Building a Real-Time Data Pipeline for Crypto Trading (Without Going Broke on API Costs)
Here's a dirty secret about crypto trading bots: most tutorials skip the part where data collection costs more than your profits. You build this fancy ML model, backtest it on historical data, deploy it live — and then realize you're burning $200/month on API subscriptions while making $50 in trades.
I spent three months building a data collection pipeline that gathers real-time market data from five different sources without spending a dollar on APIs. Here's how it works, where it broke, and what I'd do differently.
The Requirements
I needed:
- Real-time ticker data (price, volume, 24h change)
- Order book snapshots (top 20 bids/asks)
- Candlestick data (1-minute intervals for backtesting)
- Funding rates (for perpetual futures)
- All of this for 5 different trading pairs
Commercial solutions wanted $50-200/month. I wanted free.
The Architecture
The pipeline has three components:
┌─────────────────┐ ┌──────────────────┐ ┌─────────────────┐
│ Collectors │────▶│ Message Queue │────▶│ Storage │
│ (Python) │ │ (Redis Streams) │ │ (JSON files) │
└─────────────────┘ └──────────────────┘ └─────────────────┘
Collectors — One Python script per data source. Each connects to an exchange's WebSocket API and streams data to Redis.
Message Queue — Redis Streams buffers the data. This decouples collection from storage, so if storage slows down, collectors don't block.
Storage — A simple writer that pops data from Redis and saves it to timestamped JSON files.
Here's the collector for OKX ticker data:
# collectors/okx_ticker.py
import asyncio
import json
import redis
from datetime import datetime
import websockets
REDIS_HOST = 'localhost'
REDIS_STREAM = 'market:ticker:okx'
async def collect_okx_tickers():
redis_client = redis.Redis(host=REDIS_HOST, decode_responses=True)

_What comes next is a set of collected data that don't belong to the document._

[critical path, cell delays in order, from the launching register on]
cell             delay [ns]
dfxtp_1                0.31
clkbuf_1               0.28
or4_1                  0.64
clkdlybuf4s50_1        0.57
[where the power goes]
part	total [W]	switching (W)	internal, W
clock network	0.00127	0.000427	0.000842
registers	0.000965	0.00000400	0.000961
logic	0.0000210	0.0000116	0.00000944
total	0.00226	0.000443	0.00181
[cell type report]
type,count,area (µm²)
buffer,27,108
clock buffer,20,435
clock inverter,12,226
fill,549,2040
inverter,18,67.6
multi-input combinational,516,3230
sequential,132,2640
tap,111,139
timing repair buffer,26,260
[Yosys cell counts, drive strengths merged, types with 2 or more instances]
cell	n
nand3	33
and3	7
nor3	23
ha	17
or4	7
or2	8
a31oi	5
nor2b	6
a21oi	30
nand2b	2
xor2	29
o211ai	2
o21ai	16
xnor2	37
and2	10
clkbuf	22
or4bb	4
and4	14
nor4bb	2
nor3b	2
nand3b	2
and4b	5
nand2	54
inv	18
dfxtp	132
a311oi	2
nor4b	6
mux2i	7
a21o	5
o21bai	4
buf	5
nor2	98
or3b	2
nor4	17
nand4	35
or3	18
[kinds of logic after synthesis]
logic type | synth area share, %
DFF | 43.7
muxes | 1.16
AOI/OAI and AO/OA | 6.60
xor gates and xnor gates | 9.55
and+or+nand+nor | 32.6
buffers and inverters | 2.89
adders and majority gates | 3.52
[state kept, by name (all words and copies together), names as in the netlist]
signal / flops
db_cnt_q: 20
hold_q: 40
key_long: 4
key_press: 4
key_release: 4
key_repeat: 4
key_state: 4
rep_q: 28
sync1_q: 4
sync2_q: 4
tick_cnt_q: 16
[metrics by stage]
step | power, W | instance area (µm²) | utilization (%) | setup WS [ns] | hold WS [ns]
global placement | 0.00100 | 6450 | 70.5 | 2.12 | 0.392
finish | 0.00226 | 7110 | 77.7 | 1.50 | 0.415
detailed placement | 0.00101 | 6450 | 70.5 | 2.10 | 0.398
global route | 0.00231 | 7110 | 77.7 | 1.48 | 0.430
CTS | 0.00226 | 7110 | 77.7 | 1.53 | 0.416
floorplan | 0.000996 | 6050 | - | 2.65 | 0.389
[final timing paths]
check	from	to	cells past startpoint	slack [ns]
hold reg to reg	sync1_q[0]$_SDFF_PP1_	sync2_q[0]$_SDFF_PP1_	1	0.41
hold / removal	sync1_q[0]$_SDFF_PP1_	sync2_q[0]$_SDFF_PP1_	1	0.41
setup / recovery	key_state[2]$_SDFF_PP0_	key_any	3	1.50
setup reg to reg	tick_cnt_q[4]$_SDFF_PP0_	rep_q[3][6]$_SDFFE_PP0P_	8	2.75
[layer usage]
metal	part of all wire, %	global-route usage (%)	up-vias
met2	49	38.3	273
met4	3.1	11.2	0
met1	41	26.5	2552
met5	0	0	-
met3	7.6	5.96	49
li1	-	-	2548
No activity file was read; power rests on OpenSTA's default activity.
## src/rtl/btn_debounce_pkg.sv

```systemverilog
// Shared types and default constants for the button debouncer.
package btn_debounce_pkg;

    typedef enum logic [1:0] {
        ST_UP        = 2'd0,
        ST_WAIT_DOWN = 2'd1,
        ST_DOWN      = 2'd2,
        ST_WAIT_UP   = 2'd3
    } btn_state_e;

    localparam int DEF_NUM_BTN         = 2;
    localparam int DEF_DEBOUNCE_CYCLES = 250000;
    localparam int DEF_LONG_CYCLES     = 25000000;

    // A channel counts as pressed once a press is accepted until its release is accepted.
    function automatic logic is_held(input btn_state_e st);
        return (st == ST_DOWN) || (st == ST_WAIT_UP);
    endfunction

endpackage

```

## src/rtl/btn_debounce_if.sv

```systemverilog
// Button bundle: raw active-low inputs plus debounced level and event pulses.
interface btn_debounce_if #(
    parameter int W = 2
);
    logic [W-1:0] btn;
    logic [W-1:0] btn_level;
    logic [W-1:0] btn_press;
    logic [W-1:0] btn_release;
    logic [W-1:0] btn_long;

    modport master (
        output btn,
        input  btn_level, btn_press, btn_release, btn_long
    );

    modport slave (
        input  btn,
        output btn_level, btn_press, btn_release, btn_long
    );
endinterface

```

## src/rtl/btn_debounce_ch.sv

```systemverilog
// One debounce channel: 2-flop synchronizer, four-state FSM, registered pulses.
// Long-press detection is built only when BTN_LONG_PRESS_EN is defined.
module btn_debounce_ch
    import btn_debounce_pkg::*;
#(
    parameter int DEBOUNCE_CYCLES = DEF_DEBOUNCE_CYCLES
`ifdef BTN_LONG_PRESS_EN
    ,
    parameter int LONG_CYCLES     = DEF_LONG_CYCLES
`endif
) (
    input  logic          clk,
    input  logic          rst_n,
    btn_debounce_if.slave ch
);

    localparam int             CNT_W    = $clog2(DEBOUNCE_CYCLES);
    localparam logic [CNT_W-1:0] CNT_LAST = CNT_W'(DEBOUNCE_CYCLES - 1);

    logic [1:0]       sync_q, sync_d;
    logic             s_s;
    btn_state_e       state_q, state_d;
    logic [CNT_W-1:0] cnt_q, cnt_d;
    logic             level_q, level_d;
    logic             press_q, press_d;
    logic             release_q, release_d;

    // Synchronizer input: raw button is active-low, internal sense is active-high.
    always_comb begin
        sync_d = {sync_q[0], ~ch.btn[0]};
    end

    assign s_s = sync_q[1];

    // Next state and debounce counter; counter only runs in the two WAIT states.
    always_comb begin
        state_d = state_q;
        cnt_d   = cnt_q;
        case (state_q)
            ST_UP: begin
                if (s_s) begin
                    state_d = ST_WAIT_DOWN;
                    cnt_d   = '0;
                end else begin
                    state_d = ST_UP;
                end
            end
            ST_WAIT_DOWN: begin
                if (!s_s) begin
                    state_d = ST_UP;
                end else if (cnt_q == CNT_LAST) begin
                    state_d = ST_DOWN;
                end else begin
                    cnt_d = cnt_q + CNT_W'(1);
                end
            end
            ST_DOWN: begin
                if (!s_s) begin
                    state_d = ST_WAIT_UP;
                    cnt_d   = '0;
                end else begin
                    state_d = ST_DOWN;
                end
            end
            ST_WAIT_UP: begin
                if (s_s) begin
                    state_d = ST_DOWN;
                end else if (cnt_q == CNT_LAST) begin
                    state_d = ST_UP;
                end else begin
                    cnt_d = cnt_q + CNT_W'(1);
                end
            end
            default: begin
                state_d = ST_UP;
                cnt_d   = '0;
            end
        endcase
    end

    // Output decode from the transition being taken, so outputs line up with the state change.
    always_comb begin
        level_d   = is_held(state_d);
        press_d   = (state_q == ST_WAIT_DOWN) && (state_d == ST_DOWN);
        release_d = (state_q == ST_WAIT_UP) && (state_d == ST_UP);
    end

    // Channel state, synchronizer and output registers.
    always_ff @(posedge clk or negedge rst_n) begin
        if (!rst_n) begin
            sync_q    <= 2'b00;
            state_q   <= ST_UP;
            cnt_q     <= '0;
            level_q   <= 1'b0;
            press_q   <= 1'b0;
            release_q <= 1'b0;
        end else begin
            sync_q    <= sync_d;
            state_q   <= state_d;
            cnt_q     <= cnt_d;
            level_q   <= level_d;
            press_q   <= press_d;
            release_q <= release_d;
        end
    end

    assign ch.btn_level   = level_q;
    assign ch.btn_press   = press_q;
    assign ch.btn_release = release_q;

`ifdef BTN_LONG_PRESS_EN
    localparam int              HOLD_W    = $clog2(LONG_CYCLES + 1);
    localparam logic [HOLD_W-1:0] HOLD_MAX  = HOLD_W'(LONG_CYCLES);
    localparam logic [HOLD_W-1:0] HOLD_FIRE = HOLD_W'(LONG_CYCLES - 1);

    logic [HOLD_W-1:0] hold_q, hold_d;
    logic              long_q, long_d;

    // Hold counter restarts only on a fresh press, so a bouncy release cannot re-fire btn_long.
    always_comb begin
        hold_d = hold_q;
        long_d = 1'b0;
        if (press_d) begin
            hold_d = '0;
        end else if (is_held(state_q)) begin
            long_d = (hold_q == HOLD_FIRE);
            if (hold_q != HOLD_MAX) begin
                hold_d = hold_q + HOLD_W'(1);
            end else begin
                hold_d = hold_q;
            end
        end else begin
            hold_d = '0;
        end
    end

    // Hold counter and long-press pulse registers.
    always_ff @(posedge clk or negedge rst_n) begin
        if (!rst_n) begin
            hold_q <= '0;
            long_q <= 1'b0;
        end else begin
            hold_q <= hold_d;
            long_q <= long_d;
        end
    end

    assign ch.btn_long = long_q;
`else
    assign ch.btn_long = 1'b0;
`endif

endmodule

```

## src/rtl/btn_debounce.sv

```systemverilog
// Multi-channel button debouncer top; one btn_debounce_ch per button.
// Define BTN_LONG_PRESS_EN to enable the btn_long hold detector.
module btn_debounce
    import btn_debounce_pkg::*;
#(
    parameter int NUM_BTN         = DEF_NUM_BTN,
    parameter int DEBOUNCE_CYCLES = DEF_DEBOUNCE_CYCLES,
    parameter int LONG_CYCLES     = DEF_LONG_CYCLES
) (
    input  logic               clk,
    input  logic               rst_n,
    input  logic [NUM_BTN-1:0] btn,
    output logic [NUM_BTN-1:0] btn_level,
    output logic [NUM_BTN-1:0] btn_press,
    output logic [NUM_BTN-1:0] btn_release,
    output logic [NUM_BTN-1:0] btn_long
);

    if ((DEBOUNCE_CYCLES < 2) || (LONG_CYCLES < 2)) begin : g_bad_params
        $error("btn_debounce: DEBOUNCE_CYCLES and LONG_CYCLES must both be at least 2");
    end

    for (genvar gi = 0; gi < NUM_BTN; gi++) begin : g_ch
        btn_debounce_if #(.W(1)) ch_if ();

        assign ch_if.btn        = btn[gi];
        assign btn_level[gi]    = ch_if.btn_level;
        assign btn_press[gi]    = ch_if.btn_press;
        assign btn_release[gi]  = ch_if.btn_release;
        assign btn_long[gi]     = ch_if.btn_long;

        btn_debounce_ch #(
            .DEBOUNCE_CYCLES (DEBOUNCE_CYCLES)
`ifdef BTN_LONG_PRESS_EN
            ,
            .LONG_CYCLES     (LONG_CYCLES)
`endif
        ) u_ch (
            .clk   (clk),
            .rst_n (rst_n),
            .ch    (ch_if.slave)
        );
    end

endmodule

```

uri = 'wss://ws.okx.com:8443/ws/v5/public'
async with websockets.connect(uri) as ws:
# Subscribe to tickers for our symbols
sub_msg = {
'op': 'subscribe',
'args': [{
'channel': 'tickers',
'instId': inst
} for inst in ['BTC-USDT', 'ETH-USDT', 'SOL-USDT', 'AVAX-USDT', 'DOGE-USDT']]
}
await ws.send(json.dumps(sub_msg))
async for message in ws:
data = json.loads(message)
if 'arg' in data and 'data' in data:
for ticker in data['data']:
record = {
'timestamp': datetime.utcnow().isoformat(),
'source': 'okx',
'instId': ticker['instId'],
'last': ticker['last'],
'bidPx': ticker['bidPx'],
'askPx': ticker['askPx'],
'vol24h': ticker['vol24h'],
}
# Push to Redis Stream
redis_client.xadd(REDIS_STREAM, record)
if __name__ == '__main__':
asyncio.run(collect_okx_tickers())
The writer is equally simple:
# storage/writer.py
import redis
import json
from datetime import datetime
from pathlib import Path
REDIS_HOST = 'localhost'
REDIS_STREAM = 'market:ticker:okx'
STORAGE_DIR = Path('/data/market/tickers')
def write_to_storage():
redis_client = redis.Redis(host=REDIS_HOST, decode_responses=True)

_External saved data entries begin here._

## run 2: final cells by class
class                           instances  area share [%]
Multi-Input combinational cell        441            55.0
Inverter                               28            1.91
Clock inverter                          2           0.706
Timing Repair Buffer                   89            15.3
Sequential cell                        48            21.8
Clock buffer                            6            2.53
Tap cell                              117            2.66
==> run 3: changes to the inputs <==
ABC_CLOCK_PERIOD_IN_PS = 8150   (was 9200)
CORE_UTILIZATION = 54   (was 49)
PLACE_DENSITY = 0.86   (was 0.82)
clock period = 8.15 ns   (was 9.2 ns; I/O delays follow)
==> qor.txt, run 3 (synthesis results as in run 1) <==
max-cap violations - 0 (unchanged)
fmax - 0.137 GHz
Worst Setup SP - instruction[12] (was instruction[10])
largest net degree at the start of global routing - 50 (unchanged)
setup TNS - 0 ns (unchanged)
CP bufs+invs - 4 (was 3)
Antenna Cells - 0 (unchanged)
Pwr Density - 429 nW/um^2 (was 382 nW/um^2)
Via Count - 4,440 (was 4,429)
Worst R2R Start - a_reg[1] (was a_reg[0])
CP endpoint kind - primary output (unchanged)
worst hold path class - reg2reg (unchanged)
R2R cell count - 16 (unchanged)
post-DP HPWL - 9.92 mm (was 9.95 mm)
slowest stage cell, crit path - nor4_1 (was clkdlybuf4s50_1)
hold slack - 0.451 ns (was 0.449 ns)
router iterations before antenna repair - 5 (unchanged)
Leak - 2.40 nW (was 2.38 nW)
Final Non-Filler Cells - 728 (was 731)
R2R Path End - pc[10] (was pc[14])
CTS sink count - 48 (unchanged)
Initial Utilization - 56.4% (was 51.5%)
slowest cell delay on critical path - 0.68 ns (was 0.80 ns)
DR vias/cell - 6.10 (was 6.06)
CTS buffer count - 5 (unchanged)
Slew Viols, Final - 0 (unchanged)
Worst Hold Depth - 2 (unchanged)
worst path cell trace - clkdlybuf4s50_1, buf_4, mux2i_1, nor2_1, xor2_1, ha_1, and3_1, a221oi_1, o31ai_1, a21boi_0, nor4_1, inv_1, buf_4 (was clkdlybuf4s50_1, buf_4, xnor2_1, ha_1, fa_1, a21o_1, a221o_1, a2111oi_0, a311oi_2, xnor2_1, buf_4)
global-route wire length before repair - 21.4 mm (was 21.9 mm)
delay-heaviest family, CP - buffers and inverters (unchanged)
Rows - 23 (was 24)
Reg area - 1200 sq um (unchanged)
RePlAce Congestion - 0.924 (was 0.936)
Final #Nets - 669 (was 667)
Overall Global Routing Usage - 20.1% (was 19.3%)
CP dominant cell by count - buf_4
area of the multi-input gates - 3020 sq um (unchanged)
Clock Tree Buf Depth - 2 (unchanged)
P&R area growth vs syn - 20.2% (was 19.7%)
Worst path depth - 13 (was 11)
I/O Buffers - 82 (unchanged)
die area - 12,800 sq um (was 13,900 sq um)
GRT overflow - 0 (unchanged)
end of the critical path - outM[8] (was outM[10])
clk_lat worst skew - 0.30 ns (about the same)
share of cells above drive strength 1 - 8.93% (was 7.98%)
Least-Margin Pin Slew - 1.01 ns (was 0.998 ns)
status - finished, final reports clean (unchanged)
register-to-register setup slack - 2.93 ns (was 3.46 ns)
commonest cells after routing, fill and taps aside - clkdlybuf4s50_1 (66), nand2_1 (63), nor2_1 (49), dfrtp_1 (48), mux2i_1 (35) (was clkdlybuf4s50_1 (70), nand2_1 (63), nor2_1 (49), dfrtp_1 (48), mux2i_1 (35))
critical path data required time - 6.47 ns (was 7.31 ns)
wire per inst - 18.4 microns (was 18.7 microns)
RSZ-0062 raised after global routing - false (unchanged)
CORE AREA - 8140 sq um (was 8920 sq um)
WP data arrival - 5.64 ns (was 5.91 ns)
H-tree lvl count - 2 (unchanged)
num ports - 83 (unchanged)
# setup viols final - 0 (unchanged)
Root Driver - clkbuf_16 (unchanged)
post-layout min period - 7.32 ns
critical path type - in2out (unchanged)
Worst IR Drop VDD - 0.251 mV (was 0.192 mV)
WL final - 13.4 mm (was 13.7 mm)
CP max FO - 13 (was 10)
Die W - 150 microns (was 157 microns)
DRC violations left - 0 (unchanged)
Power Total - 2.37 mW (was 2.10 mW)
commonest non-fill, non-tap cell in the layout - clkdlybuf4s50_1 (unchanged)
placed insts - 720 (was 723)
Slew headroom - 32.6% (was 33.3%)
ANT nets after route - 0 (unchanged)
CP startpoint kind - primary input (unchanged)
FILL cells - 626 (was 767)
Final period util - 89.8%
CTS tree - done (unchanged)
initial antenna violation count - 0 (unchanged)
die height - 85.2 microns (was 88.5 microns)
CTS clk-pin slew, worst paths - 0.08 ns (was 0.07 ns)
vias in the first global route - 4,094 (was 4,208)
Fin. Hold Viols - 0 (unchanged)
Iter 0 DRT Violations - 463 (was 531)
`config.mk`:
```
export PLATFORM = sky130hd
export DESIGN_NAME = digout_debug_rx
export DESIGN_NICKNAME = d
export VERILOG_FILES = /design/src/rtl/digout_debug_pkg.sv /design/src/rtl/digout_rx_sync.sv /design/src/rtl/digout_debug_rx.sv
export SDC_FILE = /design/constraint.sdc
export NUM_CORES = 1
export LEC_CHECK = 0
export CELL_PAD_IN_SITES_DETAIL_PLACEMENT = 0
export CELL_PAD_IN_SITES_GLOBAL_PLACEMENT = 1
export CORE_MARGIN = 2
export CORE_UTILIZATION = 51
export DETAILED_ROUTE_END_ITERATION = 10
export DONT_BUFFER_PORTS = 1
export GPL_TIMING_DRIVEN = 0
export PLACE_DENSITY_LB_ADDON = 0.05
export SYNTH_ARGS = -nofsm -noshare
export SYNTH_HDL_FRONTEND = slang
export SYNTH_SLANG_ARGS = --single-unit
```
`constraint.sdc`:
```
create_clock -name clk -period 5.6 [get_ports clk]
set_clock_uncertainty 0.05 [all_clocks]
set_input_delay 1.4 -clock clk [delete_from_list [all_inputs] [get_ports clk]]
set_output_delay 1.4 -clock clk [all_outputs]
set_load 0.02 [all_outputs]
```
<file path="src/rtl/load_store_unit_if.sv">
// Core-side request/response bus and data-memory port of the load/store unit.
interface load_store_unit_if #(
    parameter int unsigned MEM_AW = 10,
    parameter int unsigned XLEN   = 32
);
    // core request
    logic              req;
    logic              we;
    logic [2:0]        funct3;
    logic [XLEN-1:0]   addr;
    logic [XLEN-1:0]   wdata;
    // core response
    logic              ready;
    logic              done;
    logic              err;
    logic [XLEN-1:0]   rdata;
    // data memory
    logic [MEM_AW-1:0] mem_A;
    logic [XLEN-1:0]   mem_WD;
    logic              mem_WE;
    logic [XLEN-1:0]   mem_RD;

    // core/memory environment side
    modport master (
        output req, we, funct3, addr, wdata, mem_RD,
        input  ready, done, err, rdata, mem_A, mem_WD, mem_WE
    );

    // load/store unit side
    modport slave (
        input  req, we, funct3, addr, wdata, mem_RD,
        output ready, done, err, rdata, mem_A, mem_WD, mem_WE
    );
endinterface

</file>
<file path="src/rtl/load_store_unit.sv">
// Load/store unit: turns byte-addressed B/H/W loads and stores into word
// accesses on a 2^MEM_AW x XLEN memory; sub-word stores are read-modify-write.
// Optional macro LSU_RANGE_CHECK_EN rejects addresses beyond the memory size;
// without it the upper address bits are ignored and addresses wrap.
module load_store_unit #(
    parameter int unsigned MEM_AW = 10,
    parameter int unsigned XLEN   = 32
) (
    input  logic               clk,
    input  logic               rst,
    load_store_unit_if.slave   bus
);
    localparam int unsigned AW = MEM_AW + 2;

    typedef enum logic [2:0] {
        S_IDLE  = 3'd0,
        S_LOAD  = 3'd1,
        S_MERGE = 3'd2,
        S_WRITE = 3'd3,
        S_DONE  = 3'd4
    } state_t;

    state_t          state_q;
    state_t          state_d;

    logic [AW-1:0]   addr_q;
    logic [XLEN-1:0] wdata_q;
    logic [2:0]      funct3_q;
    logic [XLEN-1:0] merge_q;
    logic [XLEN-1:0] rdata_q;
    logic            err_q;

    logic            accept_c;
    logic            reject_c;
    logic            invalid_c;
    logic            misalign_c;
    logic            range_c;
    logic [4:0]      shamt_c;
    logic [XLEN-1:0] lane_c;
    logic [XLEN-1:0] load_c;
    logic [XLEN-1:0] mask_c;
    logic [XLEN-1:0] merge_c;

`ifndef LSU_RANGE_CHECK_EN
    // upper address bits deliberately ignored: addresses wrap
    logic            unused_addr_hi;
    assign unused_addr_hi = ^bus.addr[XLEN-1:AW];
`endif

    // legality of the request presented in IDLE
    always_comb begin
        invalid_c  = 1'b0;
        misalign_c = 1'b0;
        range_c    = 1'b0;
        if (bus.we) begin
            invalid_c = !(bus.funct3 inside {3'b000, 3'b001, 3'b010});
        end else begin
            invalid_c = bus.funct3 inside {3'b011, 3'b110, 3'b111};
        end
        misalign_c = ((bus.funct3[1:0] == 2'b01) && bus.addr[0]) ||
                     ((bus.funct3[1:0] == 2'b10) && (bus.addr[1:0] != 2'b00));
`ifdef LSU_RANGE_CHECK_EN
        range_c = (bus.addr[XLEN-1:AW] != '0);
`endif
    end

    // FSM state register
    always_ff @(posedge clk or negedge rst) begin
        if (!rst) begin
            state_q <= S_IDLE;
        end else begin
            state_q <= state_d;
        end
    end

    // next-state decode and request acceptance
    always_comb begin
        state_d  = state_q;
        accept_c = 1'b0;
        reject_c = 1'b0;
        case (state_q)
            S_IDLE: begin
                if (bus.req) begin
                    accept_c = 1'b1;
                    if (invalid_c || misalign_c || range_c) begin
                        reject_c = 1'b1;
                        state_d  = S_DONE;
                    end else if (!bus.we) begin
                        state_d = S_LOAD;
                    end else if (bus.funct3[1:0] == 2'b10) begin
                        state_d = S_WRITE;
                    end else begin
                        state_d = S_MERGE;
                    end
                end
            end
            S_LOAD:  state_d = S_DONE;
            S_MERGE: state_d = S_WRITE;
            S_WRITE: state_d = S_DONE;
            S_DONE:  state_d = S_IDLE;
            default: state_d = S_IDLE;
        endcase
    end

    // lane extraction/extension for loads and lane replacement for stores
    always_comb begin
        shamt_c = {addr_q[1:0], 3'b000};
        lane_c  = bus.mem_RD >> shamt_c;
        case (funct3_q)
            3'b000:  load_c = {{(XLEN-8){lane_c[7]}}, lane_c[7:0]};
            3'b100:  load_c = {{(XLEN-8){1'b0}}, lane_c[7:0]};
            3'b001:  load_c = {{(XLEN-16){lane_c[15]}}, lane_c[15:0]};
            3'b101:  load_c = {{(XLEN-16){1'b0}}, lane_c[15:0]};
            default: load_c = bus.mem_RD;
        endcase
        if (funct3_q[1:0] == 2'b00) begin
            mask_c = XLEN'(8'hFF) << shamt_c;
        end else begin
            mask_c = XLEN'(16'hFFFF) << shamt_c;
        end
        merge_c = (bus.mem_RD & ~mask_c) | ((XLEN'(wdata_q[15:0]) << shamt_c) & mask_c);
    end

    // request latches, merged store word and load result
    always_ff @(posedge clk or negedge rst) begin
        if (!rst) begin
            addr_q   <= '0;
            wdata_q  <= '0;
            funct3_q <= '0;
            err_q    <= 1'b0;
            merge_q  <= '0;
            rdata_q  <= '0;
        end else begin
            if (accept_c) begin
                addr_q   <= bus.addr[AW-1:0];
                wdata_q  <= bus.wdata;
                funct3_q <= bus.funct3;
                err_q    <= reject_c;
            end
            if (state_q == S_LOAD) begin
                rdata_q <= load_c;
            end
            if (state_q == S_MERGE) begin
                merge_q <= merge_c;
            end
        end
    end

    // outputs decoded from the state register and latched request
    assign bus.ready  = (state_q == S_IDLE);
    assign bus.done   = (state_q == S_DONE);
    assign bus.err    = (state_q == S_DONE) && err_q;
    assign bus.rdata  = rdata_q;
    assign bus.mem_A  = addr_q[AW-1:2];
    assign bus.mem_WE = (state_q == S_WRITE);
    assign bus.mem_WD = (funct3_q[1:0] == 2'b10) ? wdata_q : merge_q;

endmodule
</file>
<file path="src/flat_wrapper.sv">
// flat-port wrapper written by rule: the top's interface ports become plain ports
module load_store_unit_flat 
#(
    parameter int unsigned MEM_AW = 10,
    parameter int unsigned XLEN   = 32
)
  (clk, rst, bus_req, bus_we, bus_funct3, bus_addr, bus_wdata, bus_mem_RD, bus_ready, bus_done, bus_err, bus_rdata, bus_mem_A, bus_mem_WD, bus_mem_WE);
  load_store_unit_if #(.MEM_AW(MEM_AW), .XLEN(XLEN)) bus_i ();
  input  logic clk;
  input  logic rst;
  input wire logic [$bits(bus_i.req)-1:0] bus_req;
  input wire logic [$bits(bus_i.we)-1:0] bus_we;
  input wire logic [$bits(bus_i.funct3)-1:0] bus_funct3;
  input wire logic [$bits(bus_i.addr)-1:0] bus_addr;
  input wire logic [$bits(bus_i.wdata)-1:0] bus_wdata;
  input wire logic [$bits(bus_i.mem_RD)-1:0] bus_mem_RD;
  output wire logic [$bits(bus_i.ready)-1:0] bus_ready;
  output wire logic [$bits(bus_i.done)-1:0] bus_done;
  output wire logic [$bits(bus_i.err)-1:0] bus_err;
  output wire logic [$bits(bus_i.rdata)-1:0] bus_rdata;
  output wire logic [$bits(bus_i.mem_A)-1:0] bus_mem_A;
  output wire logic [$bits(bus_i.mem_WD)-1:0] bus_mem_WD;
  output wire logic [$bits(bus_i.mem_WE)-1:0] bus_mem_WE;
  assign bus_i.req = bus_req;
  assign bus_i.we = bus_we;
  assign bus_i.funct3 = bus_funct3;
  assign bus_i.addr = bus_addr;
  assign bus_i.wdata = bus_wdata;
  assign bus_i.mem_RD = bus_mem_RD;
  assign bus_ready = bus_i.ready;
  assign bus_done = bus_i.done;
  assign bus_err = bus_i.err;
  assign bus_rdata = bus_i.rdata;
  assign bus_mem_A = bus_i.mem_A;
  assign bus_mem_WD = bus_i.mem_WD;
  assign bus_mem_WE = bus_i.mem_WE;
  load_store_unit #(.MEM_AW(MEM_AW), .XLEN(XLEN)) u_core (.clk(clk), .rst(rst), .bus(bus_i));
endmodule
</file>
<file path="config.mk">
export PLATFORM = sky130hd
export DESIGN_NAME = load_store_unit_flat
export DESIGN_NICKNAME = d
export VERILOG_FILES = /design/src/rtl/load_store_unit_if.sv /design/src/rtl/load_store_unit.sv /design/src/flat_wrapper.sv
export SDC_FILE = /design/constraint.sdc
export NUM_CORES = 1
export LEC_CHECK = 0
export BUFFER_PORTS_ARGS = -buffer_cell sky130_fd_sc_hd__buf_2
export CORE_UTILIZATION = 47
export DETAILED_ROUTE_END_ITERATION = 12
export PLACE_DENSITY_LB_ADDON = 0.25
export SLEW_MARGIN = 20
export SYNTH_ARGS = -nofsm -noshare
export SYNTH_HDL_FRONTEND = slang
export SYNTH_SLANG_ARGS = --single-unit
</file>
<file path="constraint.sdc">
create_clock -name clk -period 1.7 [get_ports clk]
set_clock_uncertainty 0.15 [all_clocks]
set_input_delay 0.17 -clock clk [delete_from_list [all_inputs] [get_ports clk]]
set_output_delay 0.17 -clock clk [all_outputs]
set_load 0.005 [all_outputs]
</file>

STORAGE_DIR.mkdir(parents=True, exist_ok=True)
while True:
# Read from stream (blocking)
messages = redis_client.xread(
{REDIS_STREAM: '0-0'},
block=5000, # Wait up to 5 seconds
count=100
)
if not messages:
continue
for stream_name, stream_messages in messages:
for message_id, fields in stream_messages:
# Write to daily file
date = fields['timestamp'][:10] # YYYY-MM-DD
filename = STORAGE_DIR / f"{date}.jsonl"
with open(filename, 'a') as f:
f.write(json.dumps(fields) + '\n')
# Acknowledge the message
redis_client.xack(REDIS_STREAM, 'writer-group', message_id)
if __name__ == '__main__':
write_to_storage()
Why Redis Streams?
I tried several approaches before settling on Redis Streams:
Direct file writes — Collectors wrote directly to JSON files. Problem: file locking issues when multiple collectors tried to write simultaneously.
RabbitMQ — Overkill for this use case. Heavy, complex setup, and I didn't need the advanced routing features.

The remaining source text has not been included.